The effects of O3, CO, NO2, PM10, and PM2.5 and the AQI on the hospitalization rate due to COVID-19 were significant. The pollutants O3 (β=0.765, t=2.049), CO (β=2.371, t=6.155), and PM2.5 (β=3.984, t=3.747) had a positive effect on the hospitalization rate, while the pollutants NO2 (β=-0.664, t=-2.198), PM10 (β=-0.813, t= -3.137), and the AQI (β=-2.806, t=-3.524) had a negative effect on the hospitalization rate.
The effects of O3, CO, NO2, PM10, and PM2.5 and the AQI on the death rate due to COVID-19 were also significant. The pollutants O3 (β= 0.840, t=2.203), CO (β=2.461, t=6.256), and PM2.5 (β=4.196, t=3.865) had a positive effect on the death rate due to COVID-19, which indicates that the increase of these pollutants increases the death rate. The pollutants NO2 (β=-0.736, t=-2.387),  PM10 (β=-1.102, t=-4.166), SO2 (β=-0.312, t=-1.183), and AQI (β=-2.658, t=-3.270) had a negative impact on the death rate, which indicates that the increase of these pollutants causes a decrease in the death rate.

Conclusion
Air pollution affects the hospitalization and death rates due to COVID-19. To control and reduce the amount of air pollutants in metropolitan cities such as Tehran, the changes in air pollutants should be monitored regularly and continuously using satellite data, which has a lower cost and a higher work speed compared to other methods. Health care services and resources should be devoted more to the most infected areas to prevent adverse health effects in other areas. Strengthening environmental policies to reduce air pollution can mitigate the adverse effects of the COVID-19 pandemic and possibly other pandemics that may arise in the future.

Ethical Considerations

Compliance with ethical guidelines
All ethical principles, such as obtaining informed consent from the participants, were considered. Ethical approval was obtained from the Ethics Committee of Islamic Azad University, Yazd Branch (Code: IR.IAU.YAZD.REC.1400.037).

Funding
This article was extracted from the PhD thesis of Alireza Nazarian, Islamic Azad University, Science and Research Branch.
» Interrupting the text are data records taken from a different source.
<file path="src/rtl/display_resultado_if.sv">
// ---------------------------------------------------------------------------
// display_resultado_if
// Signal bundle between the divider side (master) and the display stage
// (slave).
//
// Handshake: done is a single-cycle valid strobe with no ready. The
// display samples cociente/resto on any edge where done=1, it is idle, and
// clear=0. While busy=1, done pulses are dropped, not queued. clear=1 blanks
// the display and aborts any conversion. It also wins over a simultaneous
// done.
//
// Signals:
//   done       master->slave  result-valid pulse
//   cociente   master->slave  quotient 0..15
//   resto      master->slave  remainder 0..15
//   clear      master->slave  synchronous blank request
//   anodo      slave->master  one-hot digit enables
//   seg        slave->master  segments {g,f,e,d,c,b,a}
//   valid      slave->master  a converted result is on display
//   busy       slave->master  conversion in progress
//   state_dbg  slave->master  FSM state (0=IDLE, 1=CONV, 2=UPDATE)
// ---------------------------------------------------------------------------
interface display_resultado_if;
   logic       done;
   logic [3:0] cociente;
   logic [3:0] resto;
   logic       clear;
   logic [3:0] anodo;
   logic [6:0] seg;
   logic       valid;
   logic       busy;
   logic [1:0] state_dbg;

   modport master (
      output done, cociente, resto, clear,
      input  anodo, seg, valid, busy, state_dbg
   );

   modport slave (
      input  done, cociente, resto, clear,
      output anodo, seg, valid, busy, state_dbg
   );
endinterface

</file>
<file path="src/rtl/display_resultado.sv">
// ---------------------------------------------------------------------------
// display_resultado
// Captures the divider result on done and converts quotient and remainder
// to BCD with a 4-step shift-add-3 engine. It then drives a 4-digit
// multiplexed 7-segment display: the left pair shows Q, the right pair
// shows R.
//
// Ports:
//   clk  system clock
//   rst  synchronous reset, active-low
//   bus  display_resultado_if.slave (done/cociente/resto/clear in;
//        anodo/seg/valid/busy/state_dbg out)
// Parameters:
//   SCAN_DIV    prescaler width; one digit per 2^SCAN_DIV clocks
//   ACTIVE_LOW  1 = anodo/seg active-low, 0 = active-high
// ---------------------------------------------------------------------------
module display_resultado #(
   parameter int SCAN_DIV   = 16,
   parameter bit ACTIVE_LOW = 1'b1
) (
   input logic                 clk,
   input logic                 rst,
   display_resultado_if.slave  bus
);

   typedef enum logic [1:0] {
      IDLE   = 2'd0,
      CONV   = 2'd1,
      UPDATE = 2'd2
   } state_t;

   // Digit code that renders as all segments off.
   localparam logic [3:0] BLANK = 4'hF;

   state_t                state_q, state_d;
   logic [2:0]            step_q, step_d;
   logic [3:0]            q_sr_q, q_sr_d, r_sr_q, r_sr_d;
   logic [4:0]            q_acc_q, q_acc_d, r_acc_q, r_acc_d;
   logic [3:0][3:0]       dig_q, dig_d;   // [3]=Q tens .. [0]=R units
   logic                  valid_q, valid_d;
   logic                  busy_q, busy_d;
   logic [SCAN_DIV-1:0]   presc_q, presc_d;
   logic [1:0]            idx_q, idx_d;
   logic [3:0]            anodo_q, anodo_d;
   logic [6:0]            seg_q, seg_d;

   // One double-dabble step on a {tens, units} accumulator: correct
   // units >= 5 by adding 3, then shift in the operand MSB.
   function automatic logic [4:0] dd_step(input logic [4:0] acc,
                                          input logic [3:0] sr);
      logic [3:0] units;
      units = acc[3:0];
      if (units >= 4'd5) units = units + 4'd3;
      return {units, sr[3]};
   endfunction

   // Active-low segment pattern for one digit code.
   function automatic logic [6:0] seg_of(input logic [3:0] d);
      case (d)
         4'd0:    return 7'h40;
         4'd1:    return 7'h79;
         4'd2:    return 7'h24;
         4'd3:    return 7'h30;
         4'd4:    return 7'h19;
         4'd5:    return 7'h12;
         4'd6:    return 7'h02;
         4'd7:    return 7'h78;
         4'd8:    return 7'h00;
         4'd9:    return 7'h10;
         default: return 7'h7F;
      endcase
   endfunction

   always_comb begin
      state_d = state_q;
      step_d  = step_q;
      q_sr_d  = q_sr_q;
      r_sr_d  = r_sr_q;
      q_acc_d = q_acc_q;
      r_acc_d = r_acc_q;
      dig_d   = dig_q;
      valid_d = valid_q;
      busy_d  = busy_q;

      case (state_q)
         IDLE: begin
            if (bus.done && !bus.clear) begin
               q_sr_d  = bus.cociente;
               r_sr_d  = bus.resto;
               q_acc_d = '0;
               r_acc_d = '0;
               step_d  = '0;
               busy_d  = 1'b1;
               state_d = CONV;
            end
         end
         CONV: begin
            q_acc_d = dd_step(q_acc_q, q_sr_q);
            r_acc_d = dd_step(r_acc_q, r_sr_q);
            q_sr_d  = {q_sr_q[2:0], 1'b0};
            r_sr_d  = {r_sr_q[2:0], 1'b0};
            step_d  = step_q + 3'd1;
            if (step_q == 3'd3) state_d = UPDATE;
         end
         UPDATE: begin
            // A 4-bit operand has a tens digit of either 0 (blanked) or 1.
            dig_d[3] = q_acc_q[4] ? 4'd1 : BLANK;
            dig_d[2] = q_acc_q[3:0];
            dig_d[1] = r_acc_q[4] ? 4'd1 : BLANK;
            dig_d[0] = r_acc_q[3:0];
            valid_d  = 1'b1;
            busy_d   = 1'b0;
            state_d  = IDLE;
         end
         default: state_d = IDLE;
      endcase

      // clear overrides the FSM, including a done in the same cycle.
      if (bus.clear) begin
         state_d = IDLE;
         busy_d  = 1'b0;
         valid_d = 1'b0;
         dig_d   = {4{BLANK}};
      end
   end

   // Scan runs continuously. The output registers follow the index by one
   // cycle, and index 0 maps to the leftmost digit (anodo[3]).
   always_comb begin
      presc_d = presc_q + SCAN_DIV'(1);
      idx_d   = idx_q;
      if (presc_q == '1) idx_d = idx_q + 2'd1;
      anodo_d = (4'b1000 >> idx_q) ^ {4{ACTIVE_LOW}};
      seg_d   = (valid_q ? seg_of(dig_q[~idx_q]) : 7'h7F) ^ {7{~ACTIVE_LOW}};
   end

   always_ff @(posedge clk) begin
      if (!rst) begin
         state_q <= IDLE;
         step_q  <= '0;
         q_sr_q  <= '0;
         r_sr_q  <= '0;
         q_acc_q <= '0;
         r_acc_q <= '0;
         dig_q   <= {4{BLANK}};
         valid_q <= 1'b0;
         busy_q  <= 1'b0;
         presc_q <= '0;
         idx_q   <= '0;
         anodo_q <= {4{ACTIVE_LOW}};
         seg_q   <= {7{ACTIVE_LOW}};
      end else begin
         state_q <= state_d;
         step_q  <= step_d;
         q_sr_q  <= q_sr_d;
         r_sr_q  <= r_sr_d;
         q_acc_q <= q_acc_d;
         r_acc_q <= r_acc_d;
         dig_q   <= dig_d;
         valid_q <= valid_d;
         busy_q  <= busy_d;
         presc_q <= presc_d;
         idx_q   <= idx_d;
         anodo_q <= anodo_d;
         seg_q   <= seg_d;
      end
   end

   assign bus.anodo     = anodo_q;
   assign bus.seg       = seg_q;
   assign bus.valid     = valid_q;
   assign bus.busy      = busy_q;
   assign bus.state_dbg = state_q;

endmodule

</file>
<file path="src/flat_wrapper.sv">
// flat-port wrapper written by rule: the top's interface ports become plain ports
module display_resultado_flat 
#(
   parameter int SCAN_DIV   = 16,
   parameter bit ACTIVE_LOW = 1'b1
)
  (clk, rst, bus_done, bus_cociente, bus_resto, bus_clear, bus_anodo, bus_seg, bus_valid, bus_busy, bus_state_dbg);
  display_resultado_if bus_i ();
  input logic clk;
  input logic rst;
  input wire logic [$bits(bus_i.done)-1:0] bus_done;
  input wire logic [$bits(bus_i.cociente)-1:0] bus_cociente;
  input wire logic [$bits(bus_i.resto)-1:0] bus_resto;
  input wire logic [$bits(bus_i.clear)-1:0] bus_clear;
  output wire logic [$bits(bus_i.anodo)-1:0] bus_anodo;
  output wire logic [$bits(bus_i.seg)-1:0] bus_seg;
  output wire logic [$bits(bus_i.valid)-1:0] bus_valid;
  output wire logic [$bits(bus_i.busy)-1:0] bus_busy;
  output wire logic [$bits(bus_i.state_dbg)-1:0] bus_state_dbg;
  assign bus_i.done = bus_done;
  assign bus_i.cociente = bus_cociente;
  assign bus_i.resto = bus_resto;
  assign bus_i.clear = bus_clear;
  assign bus_anodo = bus_i.anodo;
  assign bus_seg = bus_i.seg;
  assign bus_valid = bus_i.valid;
  assign bus_busy = bus_i.busy;
  assign bus_state_dbg = bus_i.state_dbg;
  display_resultado #(.SCAN_DIV(SCAN_DIV), .ACTIVE_LOW(ACTIVE_LOW)) u_core (.clk(clk), .rst(rst), .bus(bus_i));
endmodule
</file>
This research did not receive any specific grant from funding agencies in the public, commercial, or not-for profit sectors.

Authors' contributions
All authors contributed equally to the conception and design of the study, data collection and analysis, interpretation of the results, and drafting of the manuscript. Each author approved the final version of the manuscript for submission.

Conflicts of interest
 The authors declared no conflict of interest.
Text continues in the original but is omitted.